About 10 years ago, I experienced the same things as our Mayor. Headaches at the end of the day, and the realization that I needed longer arms to read. My right eye is the slacker, but my distance vision is 20/10 or better (some charts have it at 20/8.5). I just went for a new eye test, and my prescription changed, so I ordered a pair from Clearly Contacts.ca, and they came in less than 48 hours! I'm going to get a new pair (or 2) of Clic glasses, because then I won't mislay them when I take them off. I've been using Clics for the past four years, and really like them.


----------



## CubaMark (Feb 16, 2001)

I'm ready to take the plunge with Zenni - but I'm not clear on what is the "distance prescription". Here's what my local optometrist gave me (translated from Spanish). Anyone know how this works out?


----------



## SINC (Feb 16, 2001)

CubaMark said:


> I'm ready to take the plunge with Zenni - but I'm not clear on what is the "distance prescription". Here's what my local optometrist gave me (translated from Spanish). Anyone know how this works out?


CM, here is a look at my actual order with Zenni. The PD or pupillary distance is the distance in mm between the centres of your pupils. Mine was 63 as you can see. My optometrist just held up a gauge to my eyes and took it manually. Hope that helps.


----------



## CubaMark (Feb 16, 2001)

SINC said:


> CM, here is a look at my actual order with Zenni. The PD or pupillary distance is the distance in mm between the centres of your pupils. Mine was 63


Don, that's the bit that has me puzzled. Why does my prescription have two PD numbers?


----------



## SINC (Feb 16, 2001)

That is a bit of a mystery Mark, I didn't notice that, but I bet if you got your wife to measure the distance between your pupil centres across the bridge of your nose while wearing glasses, it would be 61 mm or damn close in your case.


----------



## Sonal (Oct 2, 2003)

CubaMark said:


> Don, that's the bit that has me puzzled. Why does my prescription have two PD numbers?


Add the two numbers together to get the PD distance. (There was something about this on clearlycontacts.ca... one sec and I will post it.)

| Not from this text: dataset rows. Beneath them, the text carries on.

**config.mk**
```make
export PLATFORM = sky130hd
export DESIGN_NAME = csel_adder
export DESIGN_NICKNAME = d
export VERILOG_FILES = /design/src/rtl/csel_pkg.sv /design/src/rtl/csel_fa.sv /design/src/rtl/csel_rca.sv /design/src/rtl/csel_seg.sv /design/src/rtl/csel_core.sv /design/src/rtl/csel_adder.sv
export SDC_FILE = /design/constraint.sdc
export NUM_CORES = 1
export LEC_CHECK = 0
export ABC_AREA = 1
export BUFFER_PORTS_ARGS = -buffer_cell sky130_fd_sc_hd__buf_2
export CAP_MARGIN = 20
export CELL_PAD_IN_SITES_DETAIL_PLACEMENT = 1
export CELL_PAD_IN_SITES_GLOBAL_PLACEMENT = 1
export CORE_ASPECT_RATIO = 1.5
export CORE_MARGIN = 5
export CORE_UTILIZATION = 42
export DETAILED_ROUTE_END_ITERATION = 16
export PLACE_DENSITY = 0.79
export SETUP_SLACK_MARGIN = 0.2
export SLEW_MARGIN = 10
export SYNTH_ARGS = -nofsm -noshare
export SYNTH_HDL_FRONTEND = slang
export SYNTH_HIERARCHICAL = 1
export SYNTH_SLANG_ARGS = --single-unit
```
**constraint.sdc**
```tcl
create_clock -name clk -period 2.3 [get_ports clk]
set_clock_uncertainty 0.1 [all_clocks]
set_input_delay 0.23 -clock clk [delete_from_list [all_inputs] [get_ports clk]]
set_output_delay 0.23 -clock clk [all_outputs]
set_load 0.005 [all_outputs]
```
**src/rtl/csel_pkg.sv**
```systemverilog
package csel_pkg;
  localparam int FIELD_W  = 8;
  localparam int MAX_SEGS = 32;
  localparam int LIST_W   = FIELD_W * MAX_SEGS;

  typedef logic [LIST_W-1:0] seg_list_t;

  // size of segment idx; segment 0 is the least significant
  function automatic int seg_size(seg_list_t list, int idx);
    return int'(list[idx*FIELD_W +: FIELD_W]);
  endfunction

  // first bit position of segment idx
  function automatic int seg_base(seg_list_t list, int idx);
    int acc = 0;
    for (int k = 0; k < idx; k++) acc += seg_size(list, k);
    return acc;
  endfunction

  function automatic int seg_total(seg_list_t list, int nseg);
    return seg_base(list, nseg);
  endfunction
endpackage

```
**src/rtl/csel_fa.sv**
```systemverilog
module csel_fa (
  input  logic x,
  input  logic y,
  input  logic ci,
  output logic s,
  output logic co
);
  always_comb begin
    s  = x ^ y ^ ci;
    co = (x & y) | (x & ci) | (y & ci);
  end
endmodule

```
**src/rtl/csel_rca.sv**
```systemverilog
module csel_rca #(
  parameter int W = 4
) (
  input  logic [W-1:0] x,
  input  logic [W-1:0] y,
  input  logic         ci,
  output logic [W-1:0] s,
  output logic         co
);
  logic [W:0] chain;

  assign chain[0] = ci;

  for (genvar i = 0; i < W; i++) begin : g_cell
    csel_fa u_fa (
      .x  (x[i]),
      .y  (y[i]),
      .ci (chain[i]),
      .s  (s[i]),
      .co (chain[i+1])
    );
  end

  assign co = chain[W];
endmodule

```
**src/rtl/csel_seg.sv**
```systemverilog
module csel_seg #(
  parameter int W = 4
) (
  input  logic [W-1:0] x,
  input  logic [W-1:0] y,
  input  logic         ci,
  output logic [W-1:0] s,
  output logic         co
);
  logic [W-1:0] s_lo, s_hi;
  logic         co_lo, co_hi;

  // candidate assuming no incoming carry
  csel_rca #(.W(W)) u_rca_lo (
    .x  (x),
    .y  (y),
    .ci (1'b0),
    .s  (s_lo),
    .co (co_lo)
  );

  // candidate assuming an incoming carry
  csel_rca #(.W(W)) u_rca_hi (
    .x  (x),
    .y  (y),
    .ci (1'b1),
    .s  (s_hi),
    .co (co_hi)
  );

  always_comb begin
    if (ci) begin
      s  = s_hi;
      co = co_hi;
    end else begin
      s  = s_lo;
      co = co_lo;
    end
  end
endmodule

```
**src/rtl/csel_core.sv**
```systemverilog
module csel_core #(
  parameter int                   WIDTH = 16,
  parameter int                   NSEG  = 4,
  parameter logic [NSEG*8-1:0]    SEG_W = {8'd4, 8'd4, 8'd4, 8'd4}
) (
  input  logic [WIDTH-1:0] a,
  input  logic [WIDTH-1:0] b,
  input  logic             cin,
  output logic [WIDTH-1:0] sum,
  output logic             cout
);
  import csel_pkg::*;

  localparam seg_list_t LIST  = seg_list_t'(SEG_W);
  localparam int        TOTAL = seg_total(LIST, NSEG);

  if (TOTAL != WIDTH) begin : g_bad_split
    $error("csel_core: segment sizes add to %0d, width is %0d", TOTAL, WIDTH);
  end

  logic [NSEG:0] carry;
  assign carry[0] = cin;

  for (genvar i = 0; i < NSEG; i++) begin : g_seg
    localparam int BASE = seg_base(LIST, i);
    localparam int SZ   = seg_size(LIST, i);
    if (i == 0) begin : g_ripple
      csel_rca #(.W(SZ)) u_rca (
        .x  (a[BASE +: SZ]),
        .y  (b[BASE +: SZ]),
        .ci (carry[i]),
        .s  (sum[BASE +: SZ]),
        .co (carry[i+1])
      );
    end else begin : g_select
      csel_seg #(.W(SZ)) u_sel (
        .x  (a[BASE +: SZ]),
        .y  (b[BASE +: SZ]),
        .ci (carry[i]),
        .s  (sum[BASE +: SZ]),
        .co (carry[i+1])
      );
    end
  end

  assign cout = carry[NSEG];
endmodule

```
**src/rtl/csel_adder.sv**
```systemverilog
module csel_adder #(
  parameter int                WIDTH = 16,
  parameter int                NSEG  = 4,
  parameter logic [NSEG*8-1:0] SEG_W = {8'd4, 8'd4, 8'd4, 8'd4}
) (
  input  logic             clk,
  input  logic             rst_n,
  input  logic             en,
  input  logic [WIDTH-1:0] a_in,
  input  logic [WIDTH-1:0] b_in,
  input  logic             cin_in,
  output logic [WIDTH-1:0] sum_out,
  output logic             cout_out
);
  // reset release synchronizer
  logic [1:0] rst_pipe;
  logic       rst_ok;

  always_ff @(posedge clk or negedge rst_n) begin
    if (!rst_n) rst_pipe <= 2'b00;
    else        rst_pipe <= {rst_pipe[0], 1'b1};
  end
  assign rst_ok = rst_pipe[1];

  // operand stage
  logic [WIDTH-1:0] a_q, b_q, a_d, b_d;
  logic             c_q, c_d;

  always_comb begin
    a_d = a_q;
    b_d = b_q;
    c_d = c_q;
    if (en) begin
      a_d = a_in;
      b_d = b_in;
      c_d = cin_in;
    end
  end

  always_ff @(posedge clk or negedge rst_ok) begin
    if (!rst_ok) begin
      a_q <= '0;
      b_q <= '0;
      c_q <= 1'b0;
    end else begin
      a_q <= a_d;
      b_q <= b_d;
      c_q <= c_d;
    end
  end

  // adder core
  logic [WIDTH-1:0] sum_c;
  logic             cout_c;

  csel_core #(.WIDTH(WIDTH), .NSEG(NSEG), .SEG_W(SEG_W)) u_core (
    .a    (a_q),
    .b    (b_q),
    .cin  (c_q),
    .sum  (sum_c),
    .cout (cout_c)
  );

  // result stage
  always_ff @(posedge clk or negedge rst_ok) begin
    if (!rst_ok) begin
      sum_out  <= '0;
      cout_out <= 1'b0;
    end else begin
      sum_out  <= sum_c;
      cout_out <= cout_c;
    end
  end

  // reference total of the held operands, for the properties only
  logic [WIDTH:0] ref_total;
  assign ref_total = {1'b0, a_q} + {1'b0, b_q} + {{WIDTH{1'b0}}, c_q};

  p_sum_r1: assert property (@(posedge clk) disable iff (!rst_ok)
    sum_out == $past(ref_total[WIDTH-1:0]))
    else $error("sum differs from reference total");

  p_cout_r2: assert property (@(posedge clk) disable iff (!rst_ok)
    cout_out == $past(ref_total[WIDTH]))
    else $error("carry-out differs from reference total");

  p_hold_r7: assert property (@(posedge clk) disable iff (!rst_ok)
    !en |=> ($stable(a_q) && $stable(b_q) && $stable(c_q)))
    else $error("operands changed while load enable was low");

  p_load_r8: assert property (@(posedge clk) disable iff (!rst_ok)
    en |=> (a_q == $past(a_in) && b_q == $past(b_in) && c_q == $past(cin_in)))
    else $error("operands not captured on enabled edge");
endmodule

```
# Word level (Yosys, flattened, before mapping)
# Index checks and enable logic that the tools add are counted.
# classes
addsub	0
n_mul	0
n_div	0
magnitude_cmp	0
eq_ne	0
shift	0
mux	6
n_bitwise	151
n_reduce_logical	0
# ops
operator	count
$and A1 B1 Y1	60
$or A1 B1 Y1	50
$xor A1 B1 Y1	38
$mux W4	3
$mux W1	3
$not A1 Y1	3
# totals
ff_bits	52
latch_bits	0
ram_bits	0
mem_bits_ro	0
in_bits	36
out_inout_bits	17
elab_cells	163
n_memories	0

# Longest topological paths before layout
# Gate-level depths: netlist of the first run.
# depth
depth_word	15
mapped_depth	13
mapped_depth_nobuf	13

# Hierarchy
# Netlist of the first run, hierarchy kept.
# by_module_without_submodules
module	n_inst	cells_each	area_each_um2	seq_area_each_um2
csel_adder	1	160	1784.2	1301.2
csel_fa	28	1	20.0	0.0
csel_seg	3	18	67.6	0.0

# Least setup slack after synthesis of the first run
# OpenSTA, ideal clock, no wires.
# synth_path
path_kind	register -> register
startpoint	reg b_q[0]
endpoint	reg sum_out[12]
setup_time_ns	0.117
arrival_time_ns	2.689
t_required_ns	2.083
setup_slack_ns	-0.605
stages_incl_launch_ff	13
path_buffers	0
period_less_slack_ns	2.905
cell_sequence	dfrtp_1 fa_1 fa_1 fa_1 fa_1 inv_2 nand2_1 nand2_1 nand2_1 nand2_1 inv_2 nand2_1 nand2_1
# synth_between
elab_chain_len	15
elab_cells_between_ends	19
classes_between	3 x mux; 16 x bitwise
# synth_rtl
element	line_no	text
from (decl)	csel_adder.sv:26	logic [WIDTH-1:0] a_q, b_q, a_d, b_d;
from (signal assigned)	csel_adder.sv:43	b_q <= '0;
from (signal assigned)	csel_adder.sv:47	b_q <= b_d;
$and A1 B1 Y1	csel_fa.sv:10	co = (x & y) | (x & ci) | (y & ci);
$or A1 B1 Y1	csel_fa.sv:10	
$or A1 B1 Y1 *	csel_fa.sv:10	
net u_core.g_seg[0].g_ripple.u_rca.chain[1]	csel_rca.sv:10	logic [W:0] chain;
$and A1 B1 Y1	csel_fa.sv:10	
$or A1 B1 Y1	csel_fa.sv:10	
$or A1 B1 Y1 *	csel_fa.sv:10	
net u_core.g_seg[0].g_ripple.u_rca.chain[2]	csel_rca.sv:10	
[... 3 more ...]	-	
net u_core.g_seg[0].g_ripple.u_rca.chain[3]	csel_rca.sv:10	
[... 2 more ...]	-	
$or A1 B1 Y1 *	csel_fa.sv:10	
net u_core.carry[1]	csel_core.sv:21	logic [NSEG:0] carry;
$mux W1 *	csel_seg.sv:32	if (ci) begin
net u_core.carry[2]	csel_core.sv:21	
$mux W1 *	csel_seg.sv:32	
net u_core.carry[3]	csel_core.sv:21	
$mux W4 *	csel_seg.sv:32	
net sum_c[12]	csel_adder.sv:53	logic [WIDTH-1:0] sum_c;
to (signal assigned)	csel_adder.sv:70	sum_out <= sum_c;
to (decl)	csel_adder.sv:12	output logic [WIDTH-1:0] sum_out,
# The timed path passes the listed nets; every way through them passes the cells marked *.
# A chain may end at the register's enable or synchronous reset.

# Worst setup path after layout of the first run
# layout_path
startpoint	reg c_q
endpoint	reg sum_out[13]
# layout_between
elab_chain_len	15
elab_cells_between_ends	19
classes_between	3 x mux; 16 x bitwise
# layout_rtl
element	line_no	text
from (decl)	csel_adder.sv:27	logic c_q, c_d;
from (signal assigned)	csel_adder.sv:44	c_q <= 1'b0;
from (signal assigned)	csel_adder.sv:48	c_q <= c_d;
$and A1 B1 Y1	csel_fa.sv:10	
$or A1 B1 Y1	csel_fa.sv:10	
$or A1 B1 Y1 *	csel_fa.sv:10	
net u_core.g_seg[0].g_ripple.u_rca.chain[1]	csel_rca.sv:10	
$and A1 B1 Y1	csel_fa.sv:10	
$or A1 B1 Y1	csel_fa.sv:10	
$or A1 B1 Y1 *	csel_fa.sv:10	
net u_core.g_seg[0].g_ripple.u_rca.chain[2]	csel_rca.sv:10	
[... 3 more ...]	-	
net u_core.g_seg[0].g_ripple.u_rca.chain[3]	csel_rca.sv:10	
[... 2 more ...]	-	
$or A1 B1 Y1 *	csel_fa.sv:10	
net u_core.carry[1]	csel_core.sv:21	
$mux W1 *	csel_seg.sv:32	
net u_core.carry[2]	csel_core.sv:21	
$mux W1 *	csel_seg.sv:32	
net u_core.carry[3]	csel_core.sv:21	
$mux W4 *	csel_seg.sv:32	
net sum_c[13]	csel_adder.sv:53	
# Marked as above.

==> results of run 1 <==
timing repair:
item / in CTS / in global routing
resized for setup: 17 / 9
setup buffers: 2 / 2
hold buffers: 1 / 1
hold endpoints to repair: 2 / 1
endpoints found under the setup margin: 14 / 14
pin swaps: 11 / 8
gates cloned: 0 / 0
metrics by stage:
stage | TNS [ps] | instances | utilization [%] | worst slack, ps
after floorplan | -2570 | 242 | - | -361
after global placement | -2830 | 371 | 50.2 | -322
after detailed placement | -3620 | 371 | 50.2 | -404
after CTS | -4810 | 382 | 54.2 | -426
after global routing | -5810 | 385 | 55.2 | -483
final | -4660 | 385 | 55.2 | -382
layout make-up:
type                       count  area (µm²)
clock inverter                 3        90.1
fill                         675        2630
clock buffer                   5        68.8
timing repair buffer          70         412
tap                           72        90.1
multi-input combinational    179        1250
sequential                    52        1300
inverter                       4        25.0
synthesized netlist by cell type:
cell type and n:
buf_4 3, conb_1 7, inv_8 1, buf_6 3
buf_8 1, nand2_1 134, fa_1 28, dfrtp_1 52
nand2_2 10, inv_2 3
cells in the final DEF (no fill, tap or decap), drive strengths merged:
| cell type | count |
|---|---|
| nand2 | 144 |
| buf | 68 |
| dfrtp | 52 |
| fa | 28 |
| conb | 7 |
| clkbuf | 5 |
| inv | 4 |
| bufinv | 3 |
| dlygate4sd3 | 2 |
final timing paths:
check | end | cells past startpoint
max | sum_out[13]$_DFF_PN0_ | 13
min | a_q[14]$_DFFE_PN0P_ | 3
max reg2reg | sum_out[13]$_DFF_PN0_ | 13
min reg2reg | sum_out[2]$_DFF_PN0_ | 0
max in group asynchronous | a_q[12]$_DFFE_PN0P_ | 1
min in group asynchronous | rst_pipe[1]$_DFF_PN0_ | 2
per-layer routing:
| metal | vias to the layer above | global-route usage [%] | share of wire (%) |
|---|---|---|---|
| li1 | 847 | - | - |
| met1 | 895 | 18.1 | 36 |
| met2 | 44 | 30.0 | 57 |
| met3 | 15 | 3.24 | 4.0 |
| met4 | 0 | 7.12 | 3.0 |
| met5 | - | 0 | 0 |
critical path, cell delays in order (launching register included):
cell and delay, ps:
dfrtp_1 420, fa_2 400, fa_2 350, fa_2 360, fa_2 410, inv_2 80, nand2_2 60, nand2_4 80
inv_2 50, nand2_2 60, nand2_4 70, inv_4 70, nand2_2 50, nand2_2 70
cell families after synthesis:
| family | after synthesis | share of synthesized area (%) |
|---|---|---|
| buf+inv | 11 | 3.68 |
| simple gates | 144 | 22.2 |
| flops | 52 | 51.1 |
| other cells | 7 | 1.03 |
| fa+ha+maj | 28 | 22.0 |
registers in the layout (all words and copies together), names as in the netlist:
signal	flops
sum_out	16
rst_pipe	2
cout_out	1
c_q	1
a_q	16
b_q	16
power by group through the flow:
| stage | logic [mW] | clock network [mW] | registers, mW |
|---|---|---|---|
| after floorplan | 0.297 | 0 | 1.21 |
| after CTS | 0.665 | 0.876 | 1.18 |
| final | 0.693 | 0.851 | 1.18 |
| after global placement | 0.550 | 0 | 1.20 |
| after global routing | 0.781 | 0.909 | 1.20 |
| after detailed placement | 0.597 | 0 | 1.20 |
==> reports/results.tsv, run 1 <==
metric	value	unit
cp.required	2450	ps
mappedNetlistArea	2550	µm²
antenna_found_initial	0	
start_kind	flip-flop	
synth_top_area_share	51.1	%
cts_max_path_buffers	2	
grtUsageTotal	16.6	%
initial_core_util	43.4	%
place_area	2950	µm²
whs	15.6	ps
yosysSeqAreaShare	51.1	%
min_path_type	input port to flip-flop	
drtAntennaViolNets	0	
powerDensity	840	nW/µm²
postSynthAreaPerCell	10.5	µm²
synthCells	242	
cts_root_buf	clkbuf_8	
drive_gt1_share	38.3	%
path_max_fanout	6	
drc_errors	0	
io_pins	53	
slew_violations	0	
violations	negative setup slack	
syn-num-nets	306	
hold_start	a_in[14]	
nNetsFinal	376	
wl	5.59	mm
drtIter0Drc	44	
numClockSinks	52	
worstMarginPinSlew	522	ps
arrival	2830	ps
die-area	7750	µm²
drv_cap	0	
cts_tree	built	
post-route-period-util	117	%
setup_violations	13	
clockPowerShare	31.3	%
place.gp.congestion	0.764	
final_cell_area	3240	µm²
die_h	105	µm
synth_top_area_cell	dfrtp_1	
critPathCaptureType	flip-flop	
rows	34	
io_buffers	52	
drt-pass1-iter-count	4	
clock_latency	310	ps
die_w	73.6	µm
h-tree-depth	2	
vdd_drop_max	0.346	mV
leakage	1.70	nW
finalCriticalPeriod	2680	ps
hold_viol	0	
routedWlPerCell	14.5	µm
slew_headroom	65.2	%
startpoint	c_q$_DFFE_PN0P_	
grt_pass1_vias	2106	
grt_start_max_net_pins	34	
diodes	0	
pwr-share-comb	25.5	%
power.internal	1.96	mW
core_area	5870	µm²
synth_warnings	6	
fmax	373	MHz
rsz0062_at_grt	true	
swShare	28.1	%
p_switching	0.764	mW
power_frac_seq	43.3	%
routed-via-count	1801	
grt_overflow_total	0	
crit_type	flip-flop to flip-flop	
hpwl	4.17	mm
cts.clk_slew.worst_paths	100	ps
power	2.72	mW
routed_via_density	4.68	
run_status	finished with violations	
r2r_slack	-380	ps
synth_seq_cells	52	
synth.area.top_cells	dfrtp_1 (51%), fa_1 (22%), nand2_1 (20%)	
cts_made_buffers	5	
syn_to_final_growth	27.1	%
fin_ws	-382	ps
grt_pass1_wl	9.72	mm
r2r_start	c_q$_DFFE_PN0P_	
yosys.cell_types.count	10	
Power figures use the tool's default switching activity.
==> inputs of run 2 (changes only) <==
--- a/config.mk
+++ b/config.mk
@@ -14,6 +14,7 @@
 export CORE_MARGIN = 5
 export CORE_UTILIZATION = 42
 export DETAILED_ROUTE_END_ITERATION = 16
+export GPL_TIMING_DRIVEN = 0
 export PLACE_DENSITY = 0.79
 export SETUP_SLACK_MARGIN = 0.2
 export SLEW_MARGIN = 10
==> run 2 against run 1 <==
Against the previous run:
- the flow still finishes with violations (negative setup slack)
- sequential cell count unchanged
- first-iteration DRC count down 34%
- clock-buffer cell count up 2
- fmax down 2.8%
- die area unchanged
- utilization up 0.47 points
- critical path depth down 1
- worst setup slack worse by 76 ps
==> reports/results.tsv, run 2 (synthesis results as in run 1) <==
metric	value	unit
leakage	1.70	nW
violations	negative setup slack	
cts.clk_slew.worst_paths	100	ps
final_common_cell	nand2_1	
min_path_type	input port to flip-flop	
start_kind	flip-flop	
powerDensity	788	nW/µm²
grt_start_max_net_pins	29	
largestRegisters	a_q: 16 flops, b_q: 16 flops, sum_out: 16 flops	
cts_max_path_buffers	2	
arrival	2850	ps
drc_errors	0	
diodes	0	
worstMarginPinSlew	542	ps
n_fill_cell	663	
io_pins	53	
run_status	finished with violations	
slew_headroom	63.8	%
worst_path_largest_cell_delay	410	ps
final_cell_mix	nand2_1 (117), buf_2 (51), dfrtp_1 (50)	
grt_pass1_vias	2174	
rsz0062_at_grt	true	
rows	34	
die-area	7750	µm²
initial_core_util	43.4	%
crit_chain	fa_2 -> fa_2 -> fa_2 -> fa_2 -> inv_2 -> nand2_2 -> nand2_4 -> inv_4 -> nand2_4 -> nand2_8 -> nand2_1 -> nand2_1	
cts_made_buffers	5	
pre_cts_ws	-675	ps
path_max_fanout	6	
nNetsFinal	377	
drtAntennaViolNets	0	
slew_violations	0	
fin_ws	-458	ps
fin_tns_setup	-5420	ps
routedWlPerCell	15.5	µm
vdd_drop_max	0.407	mV
finalCriticalPeriod	2760	ps
crit_type	flip-flop to flip-flop	
hold_viol	0	
clock_latency	300	ps
hpwl	4.37	mm
cp.required	2390	ps
critPathCaptureType	flip-flop	
core_area	5870	µm²
wl	5.99	mm
cts_tree	built	
routed_via_density	4.68	
cts_root_buf	clkbuf_8	
fmax	363	MHz
drive_gt1_share	39.5	%
io_buffers	51	
h-tree-depth	2	
post-route-period-util	120	%
grtUsageTotal	17.2	%
routed-via-count	1806	
drt-pass1-iter-count	2	
drv_cap	0	
cpMostUsedCell	fa_2	
numClockSinks	52	
cp_slowest_cell	dfrtp_1	
place.gp.congestion	0.745	
setup_violations	13	
die_w	73.6	µm
grt_overflow_total	0	
grt_pass1_wl	10.2	mm
antenna_found_initial	0	
syn_to_final_growth	28.2	%
drtIter0Drc	29	
die_h	105	µm
## run 2: cell count changes in the layout (fill, tap and decap cells not counted), sizes merged
cell / previous run / this run
dlygate4sd3: 2 / 1
bufinv: 3 / 1
buf: 68 / 70
clkbuf: 5 / 7
## run 2: worst max-delay path, delay by kind of cell, from the launching register on
family,cells,cell delay (ps)
buffers and inverters,2,150
and+or+nand+nor,6,490
DFF,1,410
adders and majority gates,4,1500
## run 2: metal layers
metal	global-route usage [%]	part of all wire [%]	vias to the layer above
met5	0	0	-
met4	6.09	2.9	0
met3	2.10	3.4	16
met2	32.9	58	42
met1	18.7	35	902
li1	-	-	846
## run 2: cell type report
cell class              instances  area [µm²]  area share [%]
clock buffers                   7        96.3            2.95
clock inverters                 1        30.0           0.920
flip-flops and latches         52        1300            39.9
well taps                      72        90.1            2.76
plain buffers                   7        71.3            2.18
repair buffers                 64         383            11.7
inverters                       4        30.0           0.920
multi-input cells             179        1260            38.6
## run 2: where the power goes
| group | total, mW | switching [mW] | internal, mW |
|---|---|---|---|
| Combinational | 0.708 | 0.360 | 0.349 |
| Sequential | 1.18 | 0.109 | 1.07 |
| Clock | 0.686 | 0.302 | 0.384 |
## run 2: repair_timing
item,CTS,global route
endpoints found under the hold margin,2,0
gates resized for setup,22,10
hold buffers,1,0
pin swaps,9,1
endpoints found under the setup margin,14,14
buffers inserted,10,1
## run 2: worst paths after layout
path                                             from                    end  slack [ps]  cells after the start
min in group asynchronous                       rst_n  rst_pipe[0]$_DFF_PN0_         150                      2
worst max-delay path               b_q[0]$_DFFE_PN0P_  sum_out[14]$_DFF_PN0_        -460                     12
worst min register to register  rst_pipe[1]$_DFF_PN0_     b_q[2]$_DFFE_PN0P_         160                      0
max in group asynchronous       rst_pipe[1]$_DFF_PN0_     b_q[8]$_DFFE_PN0P_        1400                      1
worst min-delay path                          b_in[4]     b_q[4]$_DFFE_PN0P_          20                      3
worst max register to register     b_q[0]$_DFFE_PN0P_  sum_out[14]$_DFF_PN0_        -460                     12
## run 2: metrics by stage
step	power [mW]	instance area, µm²	util (%)	std cells	hold slack [ps]
after CTS	2.56	3220	54.9	385	10.9
after detailed placement	1.78	2940	50.1	366	-78.8
after global routing	2.75	3270	55.6	386	11.3
after floorplan	1.50	2580	-	242	-166
final	2.57	3270	55.6	386	22.4
after global placement	1.71	2920	49.8	365	-85.5
==> inputs of run 3 (changes only) <==
--- a/config.mk
+++ b/config.mk
@@ -5,14 +5,13 @@
 export SDC_FILE = /design/constraint.sdc
 export NUM_CORES = 1
 export LEC_CHECK = 0
-export ABC_AREA = 1
 export BUFFER_PORTS_ARGS = -buffer_cell sky130_fd_sc_hd__buf_2
 export CAP_MARGIN = 20
 export CELL_PAD_IN_SITES_DETAIL_PLACEMENT = 1
 export CELL_PAD_IN_SITES_GLOBAL_PLACEMENT = 1
 export CORE_ASPECT_RATIO = 1.5
 export CORE_MARGIN = 5
-export CORE_UTILIZATION = 42
+export CORE_UTILIZATION = 46
 export DETAILED_ROUTE_END_ITERATION = 16
 export GPL_TIMING_DRIVEN = 0
 export PLACE_DENSITY = 0.79
==> run 3 against run 2 <==
Against the previous run:
- the flow still finishes with violations (negative setup slack)
- fmax down 12%
- clock-buffer cell count decreased by 2
- die area down 5.6%
- register-to-register slack lost 380 ps
- critical path type unchanged
- critical endpoint is now sum_out[13]$_DFF_PN0_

Here--I picked a random frame, but if you scroll down a bit to step 2 it says that if your PD is 2 numbers, add them together.
Nike 7005 Black Eyeglasses | Lowest Price Guaranteed & FREE Shipping Both Ways

Even if you aren't ordering from there, they have good information about how to measure and read your prescription, and fit your frames.

EDIT TO ADD: Looking at your numbers, it wouldn't make sense to add them... sorry, false alarm. But as SINC says, you can measure that yourself. My prescription doesn't even have a PD written.


----------



## ehMax (Feb 17, 2000)

Officially order my glasses tomorrow morning! 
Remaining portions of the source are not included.